Balancing training times and costs for this are an ongoing challenges but he says that since their first models started rolling out in 2018, his AI/ML teams have learned some important lessons. These are applicable to far smaller companies with less data who are trying to make the same daily tradeoffs.
The big lesson in on the experimentation side, “having a philosophy in place is important and so is having a process to dissect and understand how and why something fails, which things inevitably do.” He adds that it’s also good to be tied as closely as possible to open source and ditch legacy in-house frameworks. “This space continues to evolved and every company has to keep moving with what new frameworks and libraries are being used. Keeping close to open source, with TensorFlow, for example, is a good start.”

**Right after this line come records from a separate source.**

Context: an optimization exercise on an open-source flow, tuned for small area and a short achievable clock period. The choices shown serve that exercise and are no tape-out recipe. In this exercise RTL edits were held to simulation tests only and were not proved equivalent to the original. Power and IR drop assume default switching activity.

[run.sh]
#!/bin/bash
# synth_recipe.tcl (not shown) runs the flow's synth.tcl, then flattens the netlist and writes it again
# the make line also repeats each setting of config.mk as NAME=value (left out here)
make -C /OpenROAD-flow-scripts/flow DESIGN_CONFIG=/design/flow/config.mk WORK_HOME=/design/flow/orfs CLKGATE_MAP_FILE= SYNTH_SCRIPT=/design/flow/synth_recipe.tcl finish
[constraint.sdc]
create_clock -name core_clock -period 20.0 [get_ports {clk}]
set_input_delay 4.0000 -clock core_clock [delete_from_list [all_inputs] [get_ports {clk}]]
set_output_delay 4.0000 -clock core_clock [all_outputs]
set_load 0.01 [all_outputs]
[design.v]
module filter_chain (
    input  wire        clk,
    input  wire        rst,
    input  wire        cfg_lane,         
    input  wire [2:0]  cfg_cic_order,    
    input  wire [12:0] cfg_cic_decim,    
    input  wire [5:0]  cfg_cic_shift,    
    input  wire [4:0]  cfg_fir_decim,    
    input  wire [5:0]  cfg_fir_taps,     
    input  wire [5:0]  cfg_fir_shift,    
    input  wire        cfg_dcb_en,
    input  wire [4:0]  cfg_dcb_k,        
    input  wire        coef_we,
    input  wire [4:0]  coef_addr,
    input  wire [23:0] coef_data,
    input  wire        start,
    output reg         running,
    input  wire        in_valid,
    input  wire        in_bit,
    input  wire [13:0] in_sample,
    output reg         out_valid,
    output reg  [23:0] out_data,
    output reg         out_ovf,
    output reg         out_settle,
    output reg         out_frozen
);
    localparam W = 62;    
    function [2*W-1:0] csa62;
        input [W-1:0] a, b, c;
        csa62 = {((a & b) | (a & c) | (b & c)) << 1, a ^ b ^ c};
    endfunction
    function [97:0] csa49;
        input [48:0] a, b, c;
        csa49 = {((a & b) | (a & c) | (b & c)) << 1, a ^ b ^ c};
    endfunction
    reg  [2:0]  r_order;
    reg  [12:0] r_decim;
    reg  [5:0]  r_cshift;
    reg  [4:0]  r_fdecim;
    reg  [5:0]  r_taps;
    reg  [5:0]  r_fshift;
    reg         r_dcb_en;
    reg  [4:0]  r_dcb_k;
    always @(posedge clk) begin
        r_order  <= cfg_cic_order;
        r_decim  <= cfg_cic_decim;
        r_cshift <= cfg_cic_shift;
        r_fdecim <= cfg_fir_decim;
        r_taps   <= cfg_fir_taps;
        r_fshift <= cfg_fir_shift;
        r_dcb_en <= cfg_dcb_en;
        r_dcb_k  <= cfg_dcb_k;
    end
    wire [4:0]  r_dcb_k_m4 = r_dcb_k - 5'd4;
    wire [4:0]  r_dcb_x    = 5'd20 - r_dcb_k;
    reg  [12:0] d_decim_m1;     
    reg  [3:0]  d_fdecim_m1;    
    reg  [5:0]  d_taps_m1;      
    reg  [5:0]  d_taps;         
    reg  [3:0]  d_ipass;        
    reg         d_d1;           
    reg  [4:1]  d_n;            
    reg  [6:0]  d_span;         
    reg  [4:0]  d_ka0, d_ka1n;  
    reg  [3:0]  d_kb0, d_kb1n;  
    reg  [4:0]  d_xa;           
    reg  [3:0]  d_xb;           
    always @(posedge clk) begin
        d_decim_m1  <= r_decim - 13'd1;
        d_fdecim_m1 <= r_fdecim[3:0] - 4'd1;
        d_taps_m1   <= r_taps - 6'd1;
        d_taps      <= r_taps;
        d_ipass[0]  <= r_order < 3'd4 || r_decim == 13'd1;
        d_ipass[1]  <= r_order < 3'd3 || r_decim == 13'd1;
        d_ipass[2]  <= r_order < 3'd2 || r_decim == 13'd1;
        d_ipass[3]  <= r_decim == 13'd1;
        d_d1        <= r_decim == 13'd1;
        d_n[1]      <= r_order == 3'd1;
        d_n[2]      <= r_order == 3'd2;
        d_n[3]      <= r_order == 3'd3;
        d_n[4]      <= r_order == 3'd4;
        d_span      <= {4'd0, r_order} + {1'b0, r_taps} + (r_dcb_en ? {2'd0, r_fdecim} : 7'd0);
        d_ka0       <= 5'd1 << r_dcb_k_m4[4:2];
        d_ka1n      <= ~(5'd1 << r_dcb_k_m4[4:2]);
        d_kb0       <= 4'd1 << r_dcb_k_m4[1:0];
        d_kb1n      <= ~(4'd1 << r_dcb_k_m4[1:0]);
        d_xa        <= 5'd1 << r_dcb_x[4:2];
        d_xb        <= 4'd1 << r_dcb_x[1:0];
    end
    reg clr;    
    reg idle;   
    always @(posedge clk) begin
        if (rst) begin
            running <= 1'b0;
            idle    <= 1'b1;
            clr     <= 1'b0;
        end else begin
            clr <= start && idle;
            if (start && idle) begin
                running <= 1'b1;
                idle    <= 1'b0;
            end
        end
    end
    reg        v0;
    reg [13:0] x0;
    always @(posedge clk) begin
        if (rst)
            v0 <= 1'b0;
        else
            v0 <= !idle && in_valid;
        x0 <= cfg_lane ? in_sample : (in_bit ? 14'd1 : 14'h3fff);
    end
    reg  [W-1:0] i0, i1, i2, i3;
    reg          v1, v2, v3;
    reg  [12:0]  dcnt;
    reg          f1, f2, f3, f4, f5, f6, f7, f8;
    wire         f0 = v0 && (dcnt == d_decim_m1);
    wire [W-1:0] x0e = {{(W-14){x0[13]}}, x0};
    always @(posedge clk) begin
        if (rst) begin
            v1 <= 1'b0; v2 <= 1'b0; v3 <= 1'b0;
            f1 <= 1'b0; f2 <= 1'b0; f3 <= 1'b0; f4 <= 1'b0;
            f5 <= 1'b0; f6 <= 1'b0; f7 <= 1'b0; f8 <= 1'b0;
        end else begin
            v1 <= v0; v2 <= v1; v3 <= v2;
            f1 <= f0; f2 <= f1; f3 <= f2; f4 <= f3;
            f5 <= f4; f6 <= f5; f7 <= f6; f8 <= f7;
        end
    end
    wire [W-1:0] i0_s = i0 + x0e;
    wire [W-1:0] i1_s, i2_s, i3_s;
    fc_add #(.W(W)) u_i1 (.a(i1), .b(i0), .ci(1'b0), .s(i1_s));
    fc_add #(.W(W)) u_i2 (.a(i2), .b(i1), .ci(1'b0), .s(i2_s));
    fc_add #(.W(W)) u_i3 (.a(i3), .b(i2), .ci(1'b0), .s(i3_s));
    always @(posedge clk) begin
        if (clr) begin
            i0 <= {W{1'b0}};
            i1 <= {W{1'b0}};
            i2 <= {W{1'b0}};
            i3 <= {W{1'b0}};
            dcnt <= 13'd0;
        end else begin
            if (d_ipass[0])
                i0 <= x0e;
            else if (v0)
                i0 <= i0_s;
            if (d_ipass[1])
                i1 <= i0;
            else if (v1)
                i1 <= i1_s;
            if (d_ipass[2])
                i2 <= i1;
            else if (v2)
                i2 <= i2_s;
            if (d_ipass[3])
                i3 <= i2;
            else if (v3)
                i3 <= i3_s;
            if (v0)
                dcnt <= f0 ? 13'd0 : dcnt + 13'd1;
        end
    end
    reg  [W-1:0] cd0, cd1, cd2, cd3;
    reg  [W-1:0] qa, qb;
    reg          sa_a, sa_bn, sb_a, sb_bn;    
    wire [W-1:0] ua_a = sa_a  ? qa  : i3;
    wire [W-1:0] ua_b = sa_bn ? cd0 : cd1;
    wire [W-1:0] ub_a = sb_a  ? qb  : qa;
    wire [W-1:0] ub_b = sb_bn ? cd2 : cd3;
    always @(posedge clk) begin
        sa_a  <= f4 && !d_d1;
        sa_bn <= !(f4 && !d_d1);
        sb_a  <= f6 && !d_d1;
        sb_bn <= !(f6 && !d_d1);
        qa <= ua_a - ua_b;
        qb <= ub_a - ub_b;
        if (clr) begin
            cd0 <= {W{1'b0}};
            cd1 <= {W{1'b0}};
            cd2 <= {W{1'b0}};
            cd3 <= {W{1'b0}};
        end else if (!d_d1) begin
            if (f4)
                cd0 <= i3;
            if (f5 && d_n[4:2] != 3'b000)
                cd1 <= qa;
            if (f6 && d_n[4:3] != 2'b00)
                cd2 <= qa;
            if (f7 && d_n[4])
                cd3 <= qb;
        end
    end
    wire         cf = d_d1 ? f6 : f8;
    wire [W:0] cv2 = {qb, 1'b0};
    wire [W:0] ceq = ~(cv2 ^ {(W+1){cv2[W]}});
    reg  [W+1:0] csuf;    
    integer cs_i;
    always @(*) begin
        csuf[W+1] = 1'b1;
        for (cs_i = W; cs_i >= 0; cs_i = cs_i - 1)
            csuf[cs_i] = csuf[cs_i + 1] & ceq[cs_i];
    end
    wire [6:0] cfit_at = 7'd25 + {1'b0, r_cshift};
    wire       cfit = (cfit_at > W) ? 1'b1 : csuf[cfit_at];
    wire [W:0] cw = $signed(cv2) >>> r_cshift;
    reg        cr_fit, cr_sgn;
    reg [25:0] cr_w;
    always @(posedge clk) begin
        if (cf) begin
            cr_fit <= cfit;
            cr_sgn <= qb[W-1];
            cr_w   <= cw[25:0];
        end
    end
    wire [26:0] cr_sum = {cr_w[25], cr_w} + 27'd1;
    wire [25:0] cr_r   = cr_sum[26:1];
    wire        cr_hi  = cr_fit ? (!cr_r[25] && cr_r[24:23] != 2'b00) : !cr_sgn;
    wire        cr_lo  = cr_fit ? ( cr_r[25] && cr_r[24:23] != 2'b11) :  cr_sgn;
    wire [24:0] cic_x  = {cr_hi | cr_lo,
                          cr_hi ? 24'h7fffff : cr_lo ? 24'h800000 : cr_r[23:0]};
    reg  [24:0] ring [0:32];
    reg  [5:0]  hd, hdp;       
    reg  [24:0] pb;            
    reg         pb_v;
    reg         cw_v;          
    reg  [6:0]  seen;          
    reg  [3:0]  fcnt;
    wire        opp   = (hd == d_taps_m1);    
    wire        ins   = (pb_v || cw_v) && opp;
    wire [24:0] isrc  = pb_v ? pb : cic_x;
    wire        mfire = ins && (fcnt == d_fdecim_m1);
    wire        hd_z  = ins || clr || (hd >= d_taps);
    wire [6:0]  seen_n = (ins && seen != 7'd127) ? seen + 7'd1 : seen;
    wire        pb_ld = cf && cw_v && !(ins && !pb_v);
    integer ri;
    always @(posedge clk) begin
        ring[0] <= ins ? isrc : ring[d_taps];
        for (ri = 1; ri < 33; ri = ri + 1)
            ring[ri] <= ring[ri-1];
        hd  <= hd_z ? 6'd0 : hdp;
        hdp <= hd_z ? 6'd1 : hdp + 6'd1;
        if (pb_ld)
            pb <= cic_x;
    end
    always @(posedge clk) begin
        if (rst) begin
            cw_v <= 1'b0;
            pb_v <= 1'b0;
        end else begin
            if (pb_ld)
                pb_v <= 1'b1;
            else if (ins && pb_v)
                pb_v <= 1'b0;
            if (cf)
                cw_v <= 1'b1;
            else if (ins && !pb_v)
                cw_v <= 1'b0;
        end
    end
    always @(posedge clk) begin
        if (clr) begin
            seen <= 7'd0;
            fcnt <= 4'd0;
        end else begin
            seen <= seen_n;
            if (ins)
                fcnt <= (fcnt == d_fdecim_m1) ? 4'd0 : fcnt + 4'd1;
        end
    end
    reg [23:0] coef [0:31];
    reg        cb_we;
    reg [4:0]  cb_a;
    reg [23:0] cb_d;
    always @(posedge clk) begin
        cb_we <= coef_we && idle;
        cb_a  <= coef_addr;
        cb_d  <= coef_data;
        if (cb_we)
            coef[cb_a] <= cb_d;
    end
    reg  [11:0] cq_n, cq_1, cq_2;    
    reg         cqv;           
    reg         mact;          
    reg         msettle;
    wire        nxt_v = hd_z || (hdp < {1'b0, seen});
    wire [23:0] nxt_c = nxt_v ? (hd_z ? coef[0] : coef[hdp[4:0]]) : 24'd0;
    wire [24:0] bc    = {nxt_c, 1'b0};
    reg  [11:0] bd_n, bd_1, bd_2;
    integer bdi;
    always @(*) begin
        for (bdi = 0; bdi < 12; bdi = bdi + 1) begin
            bd_n[bdi] = bc[2*bdi+2];
            bd_1[bdi] = bc[2*bdi+1] ^ bc[2*bdi];
            bd_2[bdi] = (bc[2*bdi+2] && !bc[2*bdi+1] && !bc[2*bdi]) ||
                        (!bc[2*bdi+2] && bc[2*bdi+1] && bc[2*bdi]);
        end
    end
    always @(posedge clk) begin
        cq_n <= bd_n;
        cq_1 <= bd_1;
        cq_2 <= bd_2;
        cqv <= nxt_v;
        if (rst)
            mact <= 1'b0;
        else if (ins)
            mact <= mfire;
        else if (opp)
            mact <= 1'b0;
        if (ins && mfire)
            msettle <= seen_n < d_span;
    end
    wire [23:0] bx  = ring[0][23:0];
    wire [25:0] bx1 = {{2{bx[23]}}, bx};
    wire [25:0] bx2 = {bx[23], bx, 1'b0};
    reg  [48:0] brow [0:12];
    reg  [25:0] bsel;
    integer bi;
    always @(*) begin
        for (bi = 0; bi < 12; bi = bi + 1) begin
            bsel = (cq_1[bi] ? bx1 : cq_2[bi] ? bx2 : 26'd0) ^ {26{cq_n[bi]}};
            if (bi == 0)
                brow[bi] = {21'd0, !bsel[25], bsel[25], bsel[25], bsel[24:0]};
            else
                brow[bi] = ({20'd0, 1'b1, !bsel[25], bsel[24:0], 1'b0, cq_n[bi-1]} << (2*bi - 2));
        end
        brow[12] = {26'd0, cq_n[11], 22'd0};
    end
    wire [97:0] ml1a = csa49(brow[0],  brow[1],  brow[2]);
    wire [97:0] ml1b = csa49(brow[3],  brow[4],  brow[5]);
    wire [97:0] ml1c = csa49(brow[6],  brow[7],  brow[8]);
    wire [97:0] ml1d = csa49(brow[9],  brow[10], brow[11]);
    wire [97:0] ml2a = csa49(ml1a[48:0], ml1a[97:49], ml1b[48:0]);
    wire [97:0] ml2b = csa49(ml1b[97:49], ml1c[48:0], ml1c[97:49]);
    wire [97:0] ml2c = csa49(ml1d[48:0], ml1d[97:49], brow[12]);
    wire [97:0] ml3a = csa49(ml2a[48:0], ml2a[97:49], ml2b[48:0]);
    wire [97:0] ml3b = csa49(ml2b[97:49], ml2c[48:0], ml2c[97:49]);
    wire [97:0] ml4  = csa49(ml3a[48:0], ml3a[97:49], ml3b[48:0]);
    wire [97:0] ml6  = csa49(ml4[48:0], ml4[97:49], ml3b[97:49]);
    reg  [48:0] ps, pc;        
    reg         pa, plast, povf, psettle;
    always @(posedge clk) begin
        ps <= ml6[48:0];
        pc <= ml6[97:49];
        if (rst)
            pa <= 1'b0;
        else
            pa <= mact;
        plast   <= opp;
        povf    <= ring[0][24] && cqv;
        psettle <= msettle;
    end
    reg  signed [47:0] acc, res;
    reg         aovf, rovf, rsettle, adone;
    wire [97:0] acc_cs  = csa49({acc[47], acc}, ps, pc);
    wire [48:0] acc_sum = acc_cs[48:0] + acc_cs[97:49];
    wire acc_hi = (acc_sum[48:47] == 2'b01);
    wire acc_lo = (acc_sum[48:47] == 2'b10);
    wire [47:0] acc_sat = acc_hi ? {1'b0, {47{1'b1}}} : acc_lo ? {1'b1, {47{1'b0}}} : acc_sum[47:0];
    wire        aovf_n  = aovf | povf | acc_hi | acc_lo;
    always @(posedge clk) begin
        if (clr) begin
            acc  <= 48'd0;
            aovf <= 1'b0;
        end else if (pa) begin
            acc  <= plast ? 48'd0 : acc_sat;
            aovf <= plast ? 1'b0 : aovf_n;
        end
        if (pa && plast) begin
            res     <= acc_sat;
            rovf    <= aovf_n;
            rsettle <= psettle;
        end
        if (rst)
            adone <= 1'b0;
        else
            adone <= pa && plast;
    end
    wire [48:0] fv2 = {res, 1'b0};
    wire [48:0] feq = ~(fv2 ^ {49{fv2[48]}});
    reg  [49:0] fsuf;
    integer fs_i;
    always @(*) begin
        fsuf[49] = 1'b1;
        for (fs_i = 48; fs_i >= 0; fs_i = fs_i - 1)
            fsuf[fs_i] = fsuf[fs_i + 1] & feq[fs_i];
    end
    wire [6:0]  ffit_at = 7'd25 + {1'b0, r_fshift};
    wire        ffit = (ffit_at > 7'd48) ? 1'b1 : fsuf[ffit_at];
    wire [48:0] fw = $signed(fv2) >>> r_fshift;
    reg         fr_v, fr_fit, fr_sgn, fr_ovf, fr_settle;
    reg  [25:0] fr_w;
    always @(posedge clk) begin
        if (rst)
            fr_v <= 1'b0;
        else
            fr_v <= adone;
        if (adone) begin
            fr_fit    <= ffit;
            fr_sgn    <= res[47];
            fr_w      <= fw[25:0];
            fr_ovf    <= rovf;
            fr_settle <= rsettle;
        end
    end
    wire [26:0] fr_sum = {fr_w[25], fr_w} + 27'd1;
    wire [25:0] fr_r   = fr_sum[26:1];
    wire        fr_hi  = fr_fit ? (!fr_r[25] && fr_r[24:23] != 2'b00) : !fr_sgn;
    wire        fr_lo  = fr_fit ? ( fr_r[25] && fr_r[24:23] != 2'b11) :  fr_sgn;
    reg         fv;
    reg  [23:0] fy;
    wire [23:0] fy_n = fr_hi ? 24'h7fffff : fr_lo ? 24'h800000 : fr_r[23:0];
    reg         fy_ovf, fy_settle;
    always @(posedge clk) begin
        if (rst)
            fv <= 1'b0;
        else
            fv <= fr_v;
        if (fr_v) begin
            fy        <= fy_n;
            fy_ovf    <= fr_ovf | fr_hi | fr_lo;
            fy_settle <= fr_settle;
        end
    end
    reg  [47:0] dm;
    wire [25:0] dd = {{2{fy[23]}}, fy} + {{2{~dm[47]}}, ~dm[47:24]} + {25'd0, ~dm[23]};
    wire        dd_hi = !dd[25] && dd[24:23] != 2'b00;
    wire        dd_lo =  dd[25] && dd[24:23] != 2'b11;
    reg  [47:0] dm_t, dm_sh;
    reg  [4:0]  dsa;
    reg  [3:0]  dsb;
    integer dsi, dsj;
    always @(*) begin
        for (dsi = 0; dsi < 48; dsi = dsi + 1) begin
            dsa = (dsi < 24) ? d_ka0 : ~d_ka1n;
            dm_t[dsi] = 1'b0;
            for (dsj = 0; dsj < 5; dsj = dsj + 1)
                dm_t[dsi] = dm_t[dsi] | (dsa[dsj] & ((dsi + 4 + 4*dsj < 48) ? dm[dsi + 4 + 4*dsj] : dm[47]));
        end
        for (dsi = 0; dsi < 48; dsi = dsi + 1) begin
            dsb = (dsi < 24) ? d_kb0 : ~d_kb1n;
            dm_sh[dsi] = 1'b0;
            for (dsj = 0; dsj < 4; dsj = dsj + 1)
                dm_sh[dsi] = dm_sh[dsi] | (dsb[dsj] & ((dsi + dsj < 48) ? dm_t[dsi + dsj] : dm[47]));
        end
    end
    wire [47:0] dx_e = {{24{fy[23]}}, fy};
    reg  [47:0] dx_t, dx_sh;
    integer dxi, dxj;
    always @(*) begin
        for (dxi = 0; dxi < 48; dxi = dxi + 1) begin
            dx_t[dxi] = 1'b0;
            for (dxj = 0; dxj < 5; dxj = dxj + 1)
                dx_t[dxi] = dx_t[dxi] | (d_xa[dxj] & ((dxi - 4 - 4*dxj >= 0) ? dx_e[dxi - 4 - 4*dxj] : 1'b0));
        end
        for (dxi = 0; dxi < 48; dxi = dxi + 1) begin
            dx_sh[dxi] = 1'b0;
            for (dxj = 0; dxj < 4; dxj = dxj + 1)
                dx_sh[dxi] = dx_sh[dxi] | (d_xb[dxj] & ((dxi - dxj >= 0) ? dx_t[dxi - dxj] : 1'b0));
        end
    end
    reg  [20:0] dlow;    
    integer dl_i;
    always @(*) begin
        dlow[0] = 1'b1;
        for (dl_i = 1; dl_i < 21; dl_i = dl_i + 1)
            dlow[dl_i] = dlow[dl_i - 1] & !dm[dl_i - 1];
    end
    wire        dz = dlow[r_dcb_k];
    wire [47:0] dm_s = dm ^ ~dm_sh ^ dx_sh;
    wire [47:0] dm_c = {(dm & ~dm_sh) | (dm & dx_sh) | (~dm_sh & dx_sh), dz};
    wire [47:0] dm_nxt = dm_s + dm_c;
    always @(posedge clk) begin
        if (clr)
            dm <= 48'd0;
        else if (fv && !fy_ovf)
            dm <= dm_nxt;
        if (rst)
            out_valid <= 1'b0;
        else
            out_valid <= fv;
        if (fv) begin
            out_settle <= fy_settle;
            if (r_dcb_en) begin
                out_data   <= dd_hi ? 24'h7fffff : dd_lo ? 24'h800000 : dd[23:0];
                out_ovf    <= fy_ovf | dd_hi | dd_lo;
                out_frozen <= fy_ovf;
            end else begin
                out_data   <= fy;
                out_ovf    <= fy_ovf;
                out_frozen <= 1'b0;
            end
        end
    end
endmodule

Anand says that at Etsy, much is driven by product teams but he suggests AI/ML developers do what they do—be “entrepreneurial” about shopping new capabilities to product teams.
Almost as mythical as finding the right model to optimize for ethereal search queries and deliver the right recommendation is finding where the cutoff line is between a useful feature that took a lot of development investment and training time and it’s practical value to Etsy’s bottom line. This is the question we don’t have to ask when we talk to the hyperscale companies about how they look at new AI/ML capabilities—they roll it out. But they are, of course the one-percenters.
Etsy’s balancing act of delivering specificity across a massive dataset (deciding what to pull when, how, and for whom) creates yet another balancing act—deciding when optimization ends in one arena and where and what to develop next.